Work request
Show all lines from the records below in which the string "inverters" is present.

··· Material provided ···

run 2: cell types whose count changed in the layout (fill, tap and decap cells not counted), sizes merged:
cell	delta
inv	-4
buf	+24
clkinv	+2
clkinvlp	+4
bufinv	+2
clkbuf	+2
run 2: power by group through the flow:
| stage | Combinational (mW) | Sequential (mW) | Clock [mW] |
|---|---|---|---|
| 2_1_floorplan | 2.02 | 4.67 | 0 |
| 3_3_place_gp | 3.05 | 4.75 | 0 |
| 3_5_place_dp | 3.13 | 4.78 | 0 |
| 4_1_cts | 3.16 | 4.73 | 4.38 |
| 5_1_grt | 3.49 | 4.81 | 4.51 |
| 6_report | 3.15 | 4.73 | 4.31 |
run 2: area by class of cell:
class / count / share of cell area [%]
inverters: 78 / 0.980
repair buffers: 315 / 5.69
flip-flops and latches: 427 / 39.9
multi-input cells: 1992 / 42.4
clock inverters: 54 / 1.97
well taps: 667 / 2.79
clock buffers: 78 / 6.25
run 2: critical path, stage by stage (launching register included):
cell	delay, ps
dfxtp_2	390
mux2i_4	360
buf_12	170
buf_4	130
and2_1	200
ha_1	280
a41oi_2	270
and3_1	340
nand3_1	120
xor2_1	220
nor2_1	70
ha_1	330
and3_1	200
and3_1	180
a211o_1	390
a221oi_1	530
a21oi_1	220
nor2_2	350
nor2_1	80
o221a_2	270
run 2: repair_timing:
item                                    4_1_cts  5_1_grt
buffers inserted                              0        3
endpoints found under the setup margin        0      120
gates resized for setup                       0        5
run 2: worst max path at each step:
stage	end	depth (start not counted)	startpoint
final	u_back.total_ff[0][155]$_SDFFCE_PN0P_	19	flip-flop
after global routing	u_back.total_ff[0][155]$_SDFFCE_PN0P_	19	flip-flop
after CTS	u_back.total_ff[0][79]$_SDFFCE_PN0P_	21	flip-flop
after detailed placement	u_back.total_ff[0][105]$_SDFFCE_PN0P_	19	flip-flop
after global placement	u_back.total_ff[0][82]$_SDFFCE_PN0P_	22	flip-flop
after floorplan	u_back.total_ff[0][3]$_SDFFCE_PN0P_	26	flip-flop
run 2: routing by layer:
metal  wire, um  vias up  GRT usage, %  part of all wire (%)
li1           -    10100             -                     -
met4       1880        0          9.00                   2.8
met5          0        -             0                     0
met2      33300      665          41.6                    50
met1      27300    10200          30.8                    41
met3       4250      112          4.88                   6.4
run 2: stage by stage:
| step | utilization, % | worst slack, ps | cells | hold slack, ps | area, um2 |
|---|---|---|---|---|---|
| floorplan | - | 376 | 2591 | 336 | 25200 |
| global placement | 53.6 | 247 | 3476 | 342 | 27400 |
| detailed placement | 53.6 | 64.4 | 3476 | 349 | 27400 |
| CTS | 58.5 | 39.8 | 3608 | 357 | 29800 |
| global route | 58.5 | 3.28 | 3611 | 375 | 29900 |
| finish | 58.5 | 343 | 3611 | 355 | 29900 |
--- config.mk ---
export PLATFORM = sky130hd
export DESIGN_NAME = glbc_walker
export DESIGN_NICKNAME = d
export VERILOG_FILES = /design/src/hw/rtl/grid_line_blocked_counter_defines.svh /design/src/hw/rtl/glbc_pkg.sv /design/src/hw/rtl/glbc_walker.sv
export SDC_FILE = /design/constraint.sdc
export NUM_CORES = 1
export LEC_CHECK = 0
export ABC_AREA = 1
export BUFFER_PORTS_ARGS = -buffer_cell sky130_fd_sc_hd__clkbuf_2
export CORE_ASPECT_RATIO = 0.6
export CORE_MARGIN = 2
export CORE_UTILIZATION = 30
export DETAILED_ROUTE_END_ITERATION = 8
export PLACE_DENSITY = 0.46
export SLEW_MARGIN = 20
export SYNTH_ARGS = -nofsm -noshare
export SYNTH_HDL_FRONTEND = slang
export SYNTH_SLANG_ARGS = --single-unit
--- constraint.sdc ---
create_clock -name clk_i -period 10.4 [get_ports clk_i]
set_input_delay 2.08 -clock clk_i [delete_from_list [all_inputs] [get_ports clk_i]]
set_output_delay 2.08 -clock clk_i [all_outputs]
set_load 0.03 [all_outputs]
--- src/hw/rtl/grid_line_blocked_counter_defines.svh ---
// Assertion macros shared by the grid line blocked counter RTL.
`ifndef GRID_LINE_BLOCKED_COUNTER_DEFINES_SVH
`define GRID_LINE_BLOCKED_COUNTER_DEFINES_SVH

`ifndef SYNTHESIS

// A property checked at every clock edge outside reset.
`define GLBC_ASSERT(lbl, prop, msg) \
  lbl: assert property (@(posedge clk_i) disable iff (!rst_ni) prop) else $error(msg);

// A condition that must hold in the cycle after a trigger.
`define GLBC_ASSERT_NEXT(lbl, ante, cons, msg) \
  lbl: assert property (@(posedge clk_i) disable iff (!rst_ni) (ante) |=> (cons)) \
    else $error(msg);

`else

`define GLBC_ASSERT(lbl, prop, msg)
`define GLBC_ASSERT_NEXT(lbl, ante, cons, msg)

`endif

`endif

--- src/hw/rtl/glbc_pkg.sv ---
// Shared constants, types and helper functions of the grid line blocked counter.
`timescale 1ns / 1ps

package glbc_pkg;

  localparam int GRID_ROWS = 64;
  localparam int GRID_COLS = 64;
  localparam int COORD_W   = 6;
  localparam int COUNT_W   = 6;
  localparam int MAP_DEPTH = GRID_ROWS * GRID_COLS;
  localparam int MAP_AW    = $clog2(MAP_DEPTH);

  typedef enum logic {
    OP_WRITE = 1'b0,
    OP_QUERY = 1'b1
  } op_e;

  // Endpoints of one line query.
  typedef struct packed {
    logic [COORD_W-1:0] row1;
    logic [COORD_W-1:0] col1;
    logic [COORD_W-1:0] row2;
    logic [COORD_W-1:0] col2;
  } query_t;

  // Map read request from the walker to the map memory.
  typedef struct packed {
    logic              busy;
    logic              issue;
    logic              in_grid;
    logic [MAP_AW-1:0] addr;
  } probe_t;

  function automatic logic cell_in_grid(input logic [COORD_W-1:0] row,
                                        input logic [COORD_W-1:0] col);
    return (32'(row) < GRID_ROWS) && (32'(col) < GRID_COLS);
  endfunction

  function automatic logic [MAP_AW-1:0] cell_addr(input logic [COORD_W-1:0] row,
                                                  input logic [COORD_W-1:0] col);
    return MAP_AW'(32'(row) * GRID_COLS + 32'(col));
  endfunction

endpackage

--- src/hw/rtl/glbc_walker.sv ---
// Line walker: steps along the major axis and produces one map read per cycle.
`timescale 1ns / 1ps

module glbc_walker (
  input  logic              clk_i,
  input  logic              rst_ni,
  input  logic              start_i,
  input  glbc_pkg::query_t  query_i,
  output glbc_pkg::probe_t  probe_o
);
  import glbc_pkg::*;

  // Setup values derived from the query endpoints.
  logic signed [COORD_W:0] dr_s, dc_s;
  logic [COORD_W-1:0]      adr_s, adc_s;
  logic                    row_walk_s, up_s, neg_s;
  logic [COORD_W-1:0]      d_s, a_s, base_k_s, base_o_s;

  // Walk state.
  logic                    busy_q;
  logic                    row_walk_q, up_q, neg_q;
  logic [COORD_W-1:0]      d_q, a_q, base_o_q;
  logic [COORD_W-1:0]      m_q, k_q, q_q, r_q;
  logic                    issue_q, in_grid_q;
  logic [MAP_AW-1:0]       addr_q;

  // Next step.
  logic [COORD_W-1:0]      m_d, k_d, q_d, r_d, o_d, row_d, col_d;
  logic [COORD_W:0]        r_sum;
  logic                    wrap, issue_d;

  always_comb begin
    dr_s  = $signed({1'b0, query_i.row1}) - $signed({1'b0, query_i.row2});
    dc_s  = $signed({1'b0, query_i.col1}) - $signed({1'b0, query_i.col2});
    adr_s = dr_s[COORD_W] ? COORD_W'(-dr_s) : dr_s[COORD_W-1:0];
    adc_s = dc_s[COORD_W] ? COORD_W'(-dc_s) : dc_s[COORD_W-1:0];
    row_walk_s = adr_s > adc_s;
    if (row_walk_s) begin
      d_s  = adr_s;
      a_s  = adc_s;
      up_s = 1'b1;
      if (!dr_s[COORD_W]) begin
        base_k_s = query_i.row2;
        base_o_s = query_i.col2;
        neg_s    = dc_s[COORD_W];
      end else begin
        base_k_s = query_i.row1;
        base_o_s = query_i.col1;
        neg_s    = (dc_s != '0) && !dc_s[COORD_W];
      end
    end else begin
      // Column walks always start from the second endpoint.
      d_s      = adc_s;
      a_s      = adr_s;
      base_k_s = query_i.col2;
      base_o_s = query_i.row2;
      up_s     = (dc_s != '0) && !dc_s[COORD_W];
      neg_s    = dr_s[COORD_W];
    end
  end

  // The quotient of |d_o| * m / |D| is tracked with one compare and subtract,
  // since |d_o| never exceeds |D|.
  always_comb begin
    m_d     = m_q + 1'b1;
    k_d     = up_q ? k_q + 1'b1 : k_q - 1'b1;
    r_sum   = {1'b0, r_q} + {1'b0, a_q};
    wrap    = r_sum >= {1'b0, d_q};
    r_d     = wrap ? COORD_W'(r_sum - {1'b0, d_q}) : r_sum[COORD_W-1:0];
    q_d     = q_q + COORD_W'(wrap);
    o_d     = neg_q ? base_o_q - q_d : base_o_q + q_d;
    issue_d = busy_q && (m_d < d_q);
    row_d   = row_walk_q ? k_d : o_d;
    col_d   = row_walk_q ? o_d : k_d;
  end

  always_ff @(posedge clk_i or negedge rst_ni) begin
    if (!rst_ni) begin
      busy_q  <= 1'b0;
      issue_q <= 1'b0;
    end else begin
      issue_q <= issue_d;
      if (start_i) begin
        busy_q <= 1'b1;
      end else if (busy_q && !issue_d) begin
        busy_q <= 1'b0;
      end
    end
  end

  always_ff @(posedge clk_i) begin
    in_grid_q <= cell_in_grid(row_d, col_d);
    addr_q    <= cell_addr(row_d, col_d);
    if (start_i) begin
      row_walk_q <= row_walk_s;
      up_q       <= up_s;
      neg_q      <= neg_s;
      d_q        <= d_s;
      a_q        <= a_s;
      base_o_q   <= base_o_s;
      k_q        <= base_k_s;
      m_q        <= '0;
      q_q        <= '0;
      r_q        <= '0;
    end else if (issue_d) begin
      m_q <= m_d;
      k_q <= k_d;
      q_q <= q_d;
      r_q <= r_d;
    end
  end

  assign probe_o = '{busy: busy_q | issue_q, issue: issue_q, in_grid: in_grid_q, addr: addr_q};

endmodule

==> metrics.yaml <==
global_route:
  grt_pass1_vias: 3911
  grt_start_max_net_pins: 33
  grt.total_usage_pct: 15.78
  antenna_found_initial: 0
  gr-total-overflow: 0
  grt_pass1_wl_um: 20360
logic_synthesis:
  avgSynthCellArea_um2: 7.450
  synth_area_mm2: 0.004693
  synth.area.top_cells: "edfxtp_1, ha_1, dfxtp_1"
  synth_commonest_cells: "nand2_1, inv_1, nand3_1, ha_1, o21ai_0"
  yosys_warnings: 0
  synth_enable_flop_cells: 27
  synth_largest_area_cell: "edfxtp_1"
  syn_inst: 630
  ys_ff_latch: 59
  synthArstFlopShare_pct: 3.390
  synthDistinctLibCells: 42
  synth_most_common_cell: "nand2_1"
  synth-seq-area-share_pct: 31.14
  synth_top_area_share_pct: 17.28
  ys.flop_type: "dfxtp_1"
  synth_nets: 713
die:
  dieHeight_um: 100.9
  rows: 35
  fp.dieW_um: 165.5
  ios: 42
  start_util_pct: 30.62
  die-area_mm2: 0.01669
  core_area_mm2: 0.01533
sta:
  post-route-period-util_pct: 58.57
  min_period_ns: 6.091
  timing.final.ws_setup_ns: 4.309
  finClkSkew_ns: 0.009287
  slew_viol_final: 0
  fmax_ghz: 0.1642
  setup_viol: 0
  hold_ws_ns: 0.4822
  hold_viol: 0
  rsz0062_at_grt: "false"
  slew_headroom_pct: 36.37
  fin_setup_tns_ns: 0
  worst_pin_slew_ns: 0.9522
place:
  placement.io_buffers: 40
  dp_worst_setup_slack_ns: 4.077
  hpwlAfterDp_um: 9887
  routabilityCongestion: 0.8688
  dpl_cell_area_mm2: 0.005059
  dp.cells: 857
status:
  status: "finished, final reports clean"
critical_path:
  reg2reg_to: "addr_q[5]$_DFF_P_"
  cp-endpoint: "k_q[3]$_DFFE_PP_"
  end_kind: "register"
  crit_path_start: "query_i[18]"
  r2r_cells: 29
  worstPathRequired_ns: 10.46
  critPathArrivalTime_ns: 6.15
  critPathMaxFanout: 32
  r2r_start: "r_q[0]$_SDFFE_PP0P_"
  worstSetupPathType: "input port to register"
  ff2ff_setup_slack_ns: 5.54
  crit_path_start_kind: "input port"
pwr:
  power.leakage_nw: 2.714
  ir_drop_mv: 0.1669
  p_per_area_mw_per_mm2: 383.0
routing:
  viasPerCell: 4.805
  drc_errors: 0
  postRouteAntennaNets: 0
  drt_iter0_markers: 323
  dr.pass1.iters: 5
  wl_per_cell_um: 14.03
  routed_wl_um: 12250
  num_vias: 4195
clock_tree:
  cts_tree: "done"
  clockBufferDepth: 2
  clk_pin_slew_ns: 0.06
  cts_hold_buf: 0
  clock_latency_ns: 0.33
  cts_made_buffers: 9
  cts_resized: 0
  root_buffer: "clkbuf_16"
  post_cts_buffers: 0
  clkSinkCount: 59
  h-tree-depth: 3
hold_path:
  hold-path-cell-count: 2
  hp-class: "register to register"
flow_run:
  maxCapViolations: 0
cells_and_area:
  finalInstanceArea_mm2: 0.005354
  antennaDiodeCount: 0
  area_growth_pct: 14.08
  stdcell_count: 873
  drive_above_1_share_pct: 11.64
  nets: 748
**config.mk**
```make
export PLATFORM = sky130hd
export DESIGN_NAME = bse_front_flat
export DESIGN_NICKNAME = d
export VERILOG_FILES = /design/src/rtl/bse_pkg.sv /design/src/rtl/bse_if.sv /design/src/rtl/bse_front.sv /design/src/flat_wrapper.sv
export SDC_FILE = /design/constraint.sdc
export NUM_CORES = 1
export LEC_CHECK = 0
export CORE_AREA = 2 2 39 41
export CTS_CLUSTER_SIZE = 14
export DETAILED_ROUTE_END_ITERATION = 7
export DIE_AREA = 0 0 41 43
export DONT_BUFFER_PORTS = 1
export HOLD_SLACK_MARGIN = 0.12
export PLACE_DENSITY = 0.67
export SLEW_MARGIN = 20
export SYNTH_ARGS = -nofsm -noshare
export SYNTH_HDL_FRONTEND = slang
export SYNTH_SLANG_ARGS = --single-unit
```
**constraint.sdc**
```tcl
create_clock -name i_clk -period 7.1 [get_ports i_clk]
set_clock_uncertainty 0.15 [all_clocks]
set_input_delay 2.13 -clock i_clk [delete_from_list [all_inputs] [get_ports i_clk]]
set_output_delay 2.13 -clock i_clk [all_outputs]
set_load 0.03 [all_outputs]
```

···

Result for this task
inverters: 78 / 0.980
clock inverters: 54 / 1.97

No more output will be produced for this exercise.